## TASK INSTRUCTIONS
In the data below, give the number of lines that contain the word "asynchronous". Nothing else is needed.
Top of DATA FOR ANALYSIS
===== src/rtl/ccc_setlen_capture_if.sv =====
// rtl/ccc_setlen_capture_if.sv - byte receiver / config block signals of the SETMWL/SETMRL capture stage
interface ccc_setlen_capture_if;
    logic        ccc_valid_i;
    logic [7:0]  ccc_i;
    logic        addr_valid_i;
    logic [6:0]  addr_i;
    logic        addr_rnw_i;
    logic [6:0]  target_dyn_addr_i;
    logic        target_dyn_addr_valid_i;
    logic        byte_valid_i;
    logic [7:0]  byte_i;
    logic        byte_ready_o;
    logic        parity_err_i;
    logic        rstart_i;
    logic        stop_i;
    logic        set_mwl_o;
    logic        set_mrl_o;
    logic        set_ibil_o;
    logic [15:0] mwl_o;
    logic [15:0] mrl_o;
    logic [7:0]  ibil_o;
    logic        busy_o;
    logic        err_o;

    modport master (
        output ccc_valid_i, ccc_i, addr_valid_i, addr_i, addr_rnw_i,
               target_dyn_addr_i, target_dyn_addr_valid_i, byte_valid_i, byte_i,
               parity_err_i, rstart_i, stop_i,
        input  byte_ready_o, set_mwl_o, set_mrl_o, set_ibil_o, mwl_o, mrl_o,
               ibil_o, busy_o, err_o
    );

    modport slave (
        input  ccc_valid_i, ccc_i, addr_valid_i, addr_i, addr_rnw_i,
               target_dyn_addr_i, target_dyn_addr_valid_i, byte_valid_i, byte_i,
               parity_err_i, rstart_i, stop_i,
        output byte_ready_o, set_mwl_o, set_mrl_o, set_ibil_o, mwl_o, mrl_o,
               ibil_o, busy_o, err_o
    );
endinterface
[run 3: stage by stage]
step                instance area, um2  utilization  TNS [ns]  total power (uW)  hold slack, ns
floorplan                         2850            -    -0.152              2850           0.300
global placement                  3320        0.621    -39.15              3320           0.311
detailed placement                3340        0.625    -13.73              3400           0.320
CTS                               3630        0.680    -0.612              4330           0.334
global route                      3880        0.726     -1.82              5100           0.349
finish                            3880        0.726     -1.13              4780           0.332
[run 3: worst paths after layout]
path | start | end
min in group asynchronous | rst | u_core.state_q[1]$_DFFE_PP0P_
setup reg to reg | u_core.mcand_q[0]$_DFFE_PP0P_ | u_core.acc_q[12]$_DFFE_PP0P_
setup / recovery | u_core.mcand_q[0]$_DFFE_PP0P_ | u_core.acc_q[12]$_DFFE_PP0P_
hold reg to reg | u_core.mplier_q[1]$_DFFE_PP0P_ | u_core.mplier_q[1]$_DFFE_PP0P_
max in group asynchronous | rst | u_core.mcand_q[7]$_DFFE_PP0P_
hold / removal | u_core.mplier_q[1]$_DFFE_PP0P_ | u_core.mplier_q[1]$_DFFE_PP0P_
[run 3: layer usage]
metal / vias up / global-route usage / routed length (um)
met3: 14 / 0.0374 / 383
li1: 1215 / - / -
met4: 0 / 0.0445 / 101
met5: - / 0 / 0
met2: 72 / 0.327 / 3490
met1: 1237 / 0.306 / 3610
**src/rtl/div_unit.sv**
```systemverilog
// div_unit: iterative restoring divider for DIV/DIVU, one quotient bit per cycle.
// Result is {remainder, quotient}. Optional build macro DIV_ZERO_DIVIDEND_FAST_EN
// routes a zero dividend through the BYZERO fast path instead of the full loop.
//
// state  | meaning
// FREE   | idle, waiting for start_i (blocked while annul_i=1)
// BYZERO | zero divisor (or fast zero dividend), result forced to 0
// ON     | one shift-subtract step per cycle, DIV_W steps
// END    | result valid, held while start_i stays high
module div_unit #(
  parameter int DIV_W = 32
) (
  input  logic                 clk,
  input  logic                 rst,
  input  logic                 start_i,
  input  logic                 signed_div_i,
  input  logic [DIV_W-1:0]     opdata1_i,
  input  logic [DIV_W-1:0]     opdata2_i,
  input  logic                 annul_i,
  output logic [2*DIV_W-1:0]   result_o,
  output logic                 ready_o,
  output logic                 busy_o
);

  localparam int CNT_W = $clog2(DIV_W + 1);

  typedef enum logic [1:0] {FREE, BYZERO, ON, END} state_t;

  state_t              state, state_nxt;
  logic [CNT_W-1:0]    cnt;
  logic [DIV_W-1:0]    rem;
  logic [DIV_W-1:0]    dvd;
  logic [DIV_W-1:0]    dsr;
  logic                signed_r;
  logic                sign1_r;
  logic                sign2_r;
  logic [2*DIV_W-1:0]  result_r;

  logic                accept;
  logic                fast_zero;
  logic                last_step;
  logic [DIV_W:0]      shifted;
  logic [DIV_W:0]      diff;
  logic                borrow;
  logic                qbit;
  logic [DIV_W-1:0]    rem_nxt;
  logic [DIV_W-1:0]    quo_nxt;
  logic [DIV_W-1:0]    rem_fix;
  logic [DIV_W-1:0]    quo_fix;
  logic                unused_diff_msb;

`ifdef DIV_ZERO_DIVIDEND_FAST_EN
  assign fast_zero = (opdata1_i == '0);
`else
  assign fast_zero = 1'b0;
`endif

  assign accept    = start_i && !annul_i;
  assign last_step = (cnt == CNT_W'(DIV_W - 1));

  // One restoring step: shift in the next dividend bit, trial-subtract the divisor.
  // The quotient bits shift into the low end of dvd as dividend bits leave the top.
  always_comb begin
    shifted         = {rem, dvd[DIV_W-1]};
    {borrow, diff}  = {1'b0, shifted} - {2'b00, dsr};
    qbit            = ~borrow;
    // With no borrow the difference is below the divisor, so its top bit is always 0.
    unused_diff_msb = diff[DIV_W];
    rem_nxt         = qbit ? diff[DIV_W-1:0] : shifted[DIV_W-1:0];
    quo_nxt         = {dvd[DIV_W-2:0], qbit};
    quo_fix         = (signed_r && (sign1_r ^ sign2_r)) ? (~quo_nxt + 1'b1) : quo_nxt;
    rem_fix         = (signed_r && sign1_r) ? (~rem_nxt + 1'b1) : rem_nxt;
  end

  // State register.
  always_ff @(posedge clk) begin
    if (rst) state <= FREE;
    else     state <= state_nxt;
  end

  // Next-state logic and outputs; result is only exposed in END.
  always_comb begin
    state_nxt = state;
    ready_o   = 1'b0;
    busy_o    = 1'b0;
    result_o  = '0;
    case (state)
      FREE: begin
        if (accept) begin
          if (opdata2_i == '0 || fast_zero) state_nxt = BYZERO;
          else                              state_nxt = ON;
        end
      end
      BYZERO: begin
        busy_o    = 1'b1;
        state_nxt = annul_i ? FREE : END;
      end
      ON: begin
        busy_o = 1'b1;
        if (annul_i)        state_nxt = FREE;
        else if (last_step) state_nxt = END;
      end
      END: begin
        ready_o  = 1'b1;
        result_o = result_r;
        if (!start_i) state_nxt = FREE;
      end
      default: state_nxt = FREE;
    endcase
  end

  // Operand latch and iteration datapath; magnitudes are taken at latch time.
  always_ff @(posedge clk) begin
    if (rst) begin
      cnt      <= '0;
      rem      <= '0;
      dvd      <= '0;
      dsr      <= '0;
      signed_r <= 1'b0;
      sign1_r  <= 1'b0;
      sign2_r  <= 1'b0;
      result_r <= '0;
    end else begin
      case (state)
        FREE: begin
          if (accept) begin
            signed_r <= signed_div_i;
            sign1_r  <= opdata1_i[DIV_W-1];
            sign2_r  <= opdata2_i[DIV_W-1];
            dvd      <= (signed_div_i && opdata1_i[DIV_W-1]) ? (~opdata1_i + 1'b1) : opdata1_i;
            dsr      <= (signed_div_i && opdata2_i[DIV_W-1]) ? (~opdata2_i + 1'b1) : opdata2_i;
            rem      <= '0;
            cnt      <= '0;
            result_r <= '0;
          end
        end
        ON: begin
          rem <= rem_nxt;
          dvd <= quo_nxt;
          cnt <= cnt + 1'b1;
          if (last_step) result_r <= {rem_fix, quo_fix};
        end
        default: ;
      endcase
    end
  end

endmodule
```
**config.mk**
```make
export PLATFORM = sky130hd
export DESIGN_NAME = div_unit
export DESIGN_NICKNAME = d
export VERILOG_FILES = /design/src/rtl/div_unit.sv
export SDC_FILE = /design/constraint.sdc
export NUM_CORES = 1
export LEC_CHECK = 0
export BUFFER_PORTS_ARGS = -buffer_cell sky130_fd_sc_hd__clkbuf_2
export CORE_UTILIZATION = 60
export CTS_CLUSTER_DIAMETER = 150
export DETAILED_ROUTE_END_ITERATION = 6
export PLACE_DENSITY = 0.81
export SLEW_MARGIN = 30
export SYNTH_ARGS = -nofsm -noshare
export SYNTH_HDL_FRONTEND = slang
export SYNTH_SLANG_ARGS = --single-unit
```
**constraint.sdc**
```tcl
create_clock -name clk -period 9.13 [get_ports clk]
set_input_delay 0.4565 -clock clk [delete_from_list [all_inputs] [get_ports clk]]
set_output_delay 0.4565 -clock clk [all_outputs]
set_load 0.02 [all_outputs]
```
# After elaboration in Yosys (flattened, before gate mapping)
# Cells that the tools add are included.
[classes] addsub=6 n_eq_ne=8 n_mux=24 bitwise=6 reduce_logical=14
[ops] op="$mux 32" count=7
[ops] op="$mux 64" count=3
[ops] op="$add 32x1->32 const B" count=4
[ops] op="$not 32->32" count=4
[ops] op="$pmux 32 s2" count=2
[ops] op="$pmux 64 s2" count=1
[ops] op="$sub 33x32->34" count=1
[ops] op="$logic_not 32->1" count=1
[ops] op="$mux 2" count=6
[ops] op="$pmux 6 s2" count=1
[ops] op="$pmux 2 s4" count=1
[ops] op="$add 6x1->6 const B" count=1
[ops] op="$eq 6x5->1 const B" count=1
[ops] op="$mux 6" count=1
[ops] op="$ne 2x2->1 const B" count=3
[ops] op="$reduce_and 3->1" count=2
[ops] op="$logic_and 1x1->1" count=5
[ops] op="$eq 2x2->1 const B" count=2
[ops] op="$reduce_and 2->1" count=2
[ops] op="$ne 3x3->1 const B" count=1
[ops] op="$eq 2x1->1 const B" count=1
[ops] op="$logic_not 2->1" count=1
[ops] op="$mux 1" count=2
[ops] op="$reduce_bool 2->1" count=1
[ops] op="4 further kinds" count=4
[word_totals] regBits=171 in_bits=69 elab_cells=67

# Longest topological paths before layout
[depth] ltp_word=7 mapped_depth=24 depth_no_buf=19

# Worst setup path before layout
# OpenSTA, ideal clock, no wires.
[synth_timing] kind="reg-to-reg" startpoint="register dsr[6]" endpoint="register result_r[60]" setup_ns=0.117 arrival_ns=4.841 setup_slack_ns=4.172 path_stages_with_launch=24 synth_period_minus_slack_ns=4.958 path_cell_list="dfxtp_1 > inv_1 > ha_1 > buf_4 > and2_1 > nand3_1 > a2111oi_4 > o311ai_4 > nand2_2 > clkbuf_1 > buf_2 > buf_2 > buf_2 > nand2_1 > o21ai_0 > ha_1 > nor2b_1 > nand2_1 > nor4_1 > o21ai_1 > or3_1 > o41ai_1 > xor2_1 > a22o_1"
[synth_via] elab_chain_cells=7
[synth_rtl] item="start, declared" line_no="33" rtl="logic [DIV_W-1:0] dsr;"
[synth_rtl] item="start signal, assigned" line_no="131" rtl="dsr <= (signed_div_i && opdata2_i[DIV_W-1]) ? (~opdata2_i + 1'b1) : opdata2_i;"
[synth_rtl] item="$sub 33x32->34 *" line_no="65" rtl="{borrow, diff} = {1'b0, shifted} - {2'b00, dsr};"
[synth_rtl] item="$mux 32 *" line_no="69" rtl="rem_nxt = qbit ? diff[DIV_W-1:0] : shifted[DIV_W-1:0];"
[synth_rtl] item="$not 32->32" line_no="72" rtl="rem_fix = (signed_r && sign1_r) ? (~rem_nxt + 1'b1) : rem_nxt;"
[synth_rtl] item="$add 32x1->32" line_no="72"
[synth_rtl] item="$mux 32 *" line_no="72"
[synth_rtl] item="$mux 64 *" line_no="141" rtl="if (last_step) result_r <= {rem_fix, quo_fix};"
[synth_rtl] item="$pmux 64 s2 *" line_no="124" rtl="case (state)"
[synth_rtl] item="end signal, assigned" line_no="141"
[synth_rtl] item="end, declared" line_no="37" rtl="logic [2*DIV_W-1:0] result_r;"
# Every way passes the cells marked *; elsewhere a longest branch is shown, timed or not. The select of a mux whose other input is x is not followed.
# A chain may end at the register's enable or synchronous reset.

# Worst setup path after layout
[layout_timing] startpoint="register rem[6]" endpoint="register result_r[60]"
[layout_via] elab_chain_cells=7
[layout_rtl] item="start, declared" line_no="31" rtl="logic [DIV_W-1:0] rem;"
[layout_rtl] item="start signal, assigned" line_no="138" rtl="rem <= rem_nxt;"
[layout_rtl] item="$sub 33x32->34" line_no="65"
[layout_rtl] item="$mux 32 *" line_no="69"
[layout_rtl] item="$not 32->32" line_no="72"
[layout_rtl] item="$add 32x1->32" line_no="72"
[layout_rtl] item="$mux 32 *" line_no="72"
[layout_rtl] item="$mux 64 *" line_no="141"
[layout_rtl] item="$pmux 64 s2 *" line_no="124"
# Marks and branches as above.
Bottom of DATA FOR ANALYSIS
## YOUR RESPONSE
2